R.シュトラウス (1864 - 1949)

歌劇「ばらの騎士」組曲 (約22分)

 20世紀に入って作られたオペラのなかでも、おそらく最高の人気と上演回数を誇っているであろうリヒャルト・シュトラウスの《ばらの騎士》。物語の舞台はマリア・テレジア女帝の治める18世紀のウィーン。陸軍元帥・侯爵夫人マリー・テレーズ・ウェルデンベルクは夫の留守中に、愛人であるロフラーノ伯爵家の跡継ぎオクタヴィアンと情熱的な愛の一夜を明かす。そこへ、田舎ケルンテンからやってきたオックス・フォン・レルヒェナウ男爵が登場。武器の売買で財産を成し、貴族の爵位を手に入れた商人ファーニナル家の娘ゾフィーと婚約するために(そしてその財産を手に入れるために)、ウィーンへとやってきたと告げる。オクタヴィアンは婚約の誓いである「銀のばら」を持ってファーニナル家を訪れるが、当のゾフィーに一目惚(ひとめぼ)れ。ゾフィーも、不作法で女にだらしのないオックスに愛想を尽かす。オクタヴィアンは罠(わな)を仕掛け、オックスとゾフィーの結婚をご破算にすることに成功。元帥夫人は、若い2人の前途を祝して2人を結びつけ、自らの恋にも幕を引く。第1幕の最後に置かれた元帥夫人の別れの決断、そして第3幕最後の女声による三重唱によって、これまでどれだけ多くの観客の紅涙が絞られたことだろう。
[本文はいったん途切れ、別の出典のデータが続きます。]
[src/rtl/core/grff_region.sv]
// Region test of one probe cell: grid bounds, rectangle and disc, squares registered.
`timescale 1ns / 1ps
module grff_region #(
   parameter int COORD_BITS = grff_pkg::COORD_BITS_DEF,
   localparam int CW = ((COORD_BITS > 8) ? COORD_BITS : 8) + 2
) (
   input  logic                  clock,
   input  grff_pkg::cfg_type     cfg,
   input  logic signed [CW-1:0]  probe_x,
   input  logic signed [CW-1:0]  probe_y,
   output grff_pkg::region_type  region
);
   import grff_pkg::*;

   localparam int DW   = CW + 1;
   localparam int SQW  = 2 * DW;
   localparam int HALF = 1 << (COORD_BITS - 1);
   localparam logic signed [CW-1:0] GRID_MIN = CW'(-HALF);
   localparam logic signed [CW-1:0] GRID_MAX = CW'(HALF - 1);

   logic signed [DW-1:0]  dx, dy;
   logic signed [SQW-1:0] dx2, dy2;
   logic                  grid_in, rect_in;
   logic [SQW-1:0]        dx2_ff, dy2_ff;
   logic                  grid_ff, rect_ff;
   logic [SQW:0]          dist_sq;

   assign dx  = DW'(probe_x) - DW'(cfg.disc_center_x);
   assign dy  = DW'(probe_y) - DW'(cfg.disc_center_y);
   assign dx2 = dx * dx;
   assign dy2 = dy * dy;

   assign grid_in = (probe_x >= GRID_MIN) && (probe_x <= GRID_MAX) &&
                    (probe_y >= GRID_MIN) && (probe_y <= GRID_MAX);
   assign rect_in = (probe_x >= CW'(cfg.rect_left))   && (probe_x <= CW'(cfg.rect_right)) &&
                    (probe_y >= CW'(cfg.rect_bottom)) && (probe_y <= CW'(cfg.rect_top));

   always_ff @(posedge clock) begin
      dx2_ff  <= $unsigned(dx2);
      dy2_ff  <= $unsigned(dy2);
      grid_ff <= grid_in;
      rect_ff <= grid_in && rect_in;
   end

   assign dist_sq        = {1'b0, dx2_ff} + {1'b0, dy2_ff};
   assign region.on_grid = grid_ff;
   assign region.in_rect = rect_ff;
   assign region.in_disc = grid_ff && (dist_sq <= (SQW+1)'(cfg.disc_radius_sq));

endmodule

[config.mk]
export PLATFORM = sky130hd
export DESIGN_NAME = grff_region
export DESIGN_NICKNAME = d
export VERILOG_FILES = /design/src/rtl/core/grff_pkg.sv /design/src/rtl/core/grff_region.sv
export SDC_FILE = /design/constraint.sdc
export NUM_CORES = 1
export LEC_CHECK = 0
export ABC_CLOCK_PERIOD_IN_PS = 8960
export BUFFER_PORTS_ARGS = -buffer_cell sky130_fd_sc_hd__buf_2
export CORE_MARGIN = 3
export CORE_UTILIZATION = 64
export DETAILED_ROUTE_END_ITERATION = 10
export HOLD_SLACK_MARGIN = 0.06
export PLACE_DENSITY = 0.81
export REMOVE_ABC_BUFFERS = 1
export SKIP_CTS_REPAIR_TIMING = 1
export SYNTH_ARGS = -nofsm -noshare
export SYNTH_HDL_FRONTEND = slang
export SYNTH_SLANG_ARGS = --single-unit
[constraint.sdc]
create_clock -name clock -period 8.96 [get_ports clock]
set_input_delay 0.896 -clock clock [delete_from_list [all_inputs] [get_ports clock]]
set_output_delay 0.896 -clock clock [all_outputs]
set_load 0.03 [all_outputs]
 1911年の初演直後から、オペラの聴き所を集めたオーケストラ組曲がさまざまな編曲で登場し、シュトラウス自身も曲中のワルツを集めた2種類のメドレーを編曲した。現在オーケストラ・ピースとしてもっぱら演奏されるのは、1945年にブージー&ホークス社から出版された「組曲」である。ところが、どのような資料をみても、それがシュトラウス自身の編曲なのか、あるいは第三者によるものなのかが、はっきり明示されていない。研究者の間では、この作品の編曲はポーランドの指揮者アルトゥール・ロジンスキによって、1933年から1945年の間に、亡命先のロンドンでなされたもの「らしい」とされている。今となっては、その真偽はもはや確かめようがない。
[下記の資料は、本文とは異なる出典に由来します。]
File: config.mk
export PLATFORM = sky130hd
export DESIGN_NAME = bf3_oq_flat
export DESIGN_NICKNAME = d
export VERILOG_FILES = /design/src/bf3_pkg.sv /design/src/bf3_out_if.sv /design/src/bf3_oq.sv /design/src/flat_wrapper.sv
export SDC_FILE = /design/constraint.sdc
export NUM_CORES = 1
export LEC_CHECK = 0
export ABC_AREA = 1
export BUFFER_PORTS_ARGS = -buffer_cell sky130_fd_sc_hd__buf_2
export CORE_UTILIZATION = 45
export CTS_BUF_LIST = sky130_fd_sc_hd__clkbuf_4
export CTS_CLUSTER_SIZE = 24
export DETAILED_ROUTE_END_ITERATION = 10
export PLACE_DENSITY_LB_ADDON = 0.25
export RECOVER_POWER = 100
export SLEW_MARGIN = 5
export SYNTH_ARGS = -nofsm -noshare
export SYNTH_HDL_FRONTEND = slang
export SYNTH_SLANG_ARGS = --single-unit
File: constraint.sdc
create_clock -name clk -period 2.35 [get_ports clk]
set_input_delay 0.235 -clock clk [delete_from_list [all_inputs] [get_ports clk]]
set_output_delay 0.235 -clock clk [all_outputs]
set_load 0.01 [all_outputs]
File: src/bf3_pkg.sv
// Shared types and constants for the 3x3 box filter.
package bf3_pkg;

  // Configuration register file
  localparam int CFG_W     = 11;
  localparam int CFG_IDX_W = 1;

  localparam logic [CFG_IDX_W-1:0] REG_GRID_WIDTH  = 1'b0;
  localparam logic [CFG_IDX_W-1:0] REG_GRID_HEIGHT = 1'b1;

  localparam logic [CFG_W-1:0] GRID_WIDTH_RESET  = 11'd3;
  localparam logic [CFG_W-1:0] GRID_HEIGHT_RESET = 11'd3;
  localparam int               HEIGHT_LIMIT      = 1024;

  // Result queue depth
  localparam int OUT_DEPTH = 8;

  // Per-item window control, carried along the pipeline
  typedef struct packed {
    logic mid_ok;    // row above the newest row lies inside the grid
    logic up_ok;     // row two above the newest row lies inside the grid
    logic right_en;  // right column of the window lies inside the grid
    logic left_en;   // left column of the window lies inside the grid
    logic emit;      // this item produces a result
    logic last;      // this result closes the frame
  } win_ctl_t;

endpackage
 ただ、本当にシュトラウスが手がけたのかどうかは、作品自体がその答えを語っている。シュトラウス自身がこの種の編曲ものを手がける際は、声楽の含まれない間奏曲や前奏曲を細切れに並べ、つなぎ目の補筆は最小限にとどめた。この組曲は、シュトラウスならば用いないだろう第2幕の二重唱や第3幕の三重唱などがそのまま登場し、曲間もどこかぎこちない。とりわけ、ハ長調のファンファーレが鳴り響くシンプルな終結部(オペラには含まれない)は、モティーフや対位法的技法から見ても創意に欠け、およそシュトラウスの個性が反映された音楽とは考えがたい。この編曲がシュトラウス以外の人物によって行われたことは、ほぼ疑いない。
 曲は以下のような順序で推移する。最後の〈オックスのワルツ〉を除けば、ほとんどオペラの筋書き通りに曲が並べられているが、第3幕の三重唱の音楽に入る前に、第2幕冒頭の音楽がつなぎとして挿入されている。実際の筋書きにほぼ沿った音楽展開のおかげで、曲全体の見通しもはっきりし、現代における人気曲としての地位を勝ち得たのだろう。
 第1幕:前奏曲→第2幕:銀のばらの献呈場面とそれに続くオクタヴィアンとゾフィーの二重唱→その2人がこっそり逢引(あいびき)をしているところをヴァルツァッキとアンニーナに捕まる場面→オックスのワルツ《わしと一緒ならば》→第3幕:元帥夫人とオクタヴィアン、ゾフィーの三重唱→オクタヴィアンとゾフィーの二重唱→オックスが退場する際のワルツ→フィナーレ(オクタヴィアンのモティーフを援用したオリジナルの旋律)

作曲年代:オペラ作曲1910年。オペラ初演1911年。編曲1933~1945年?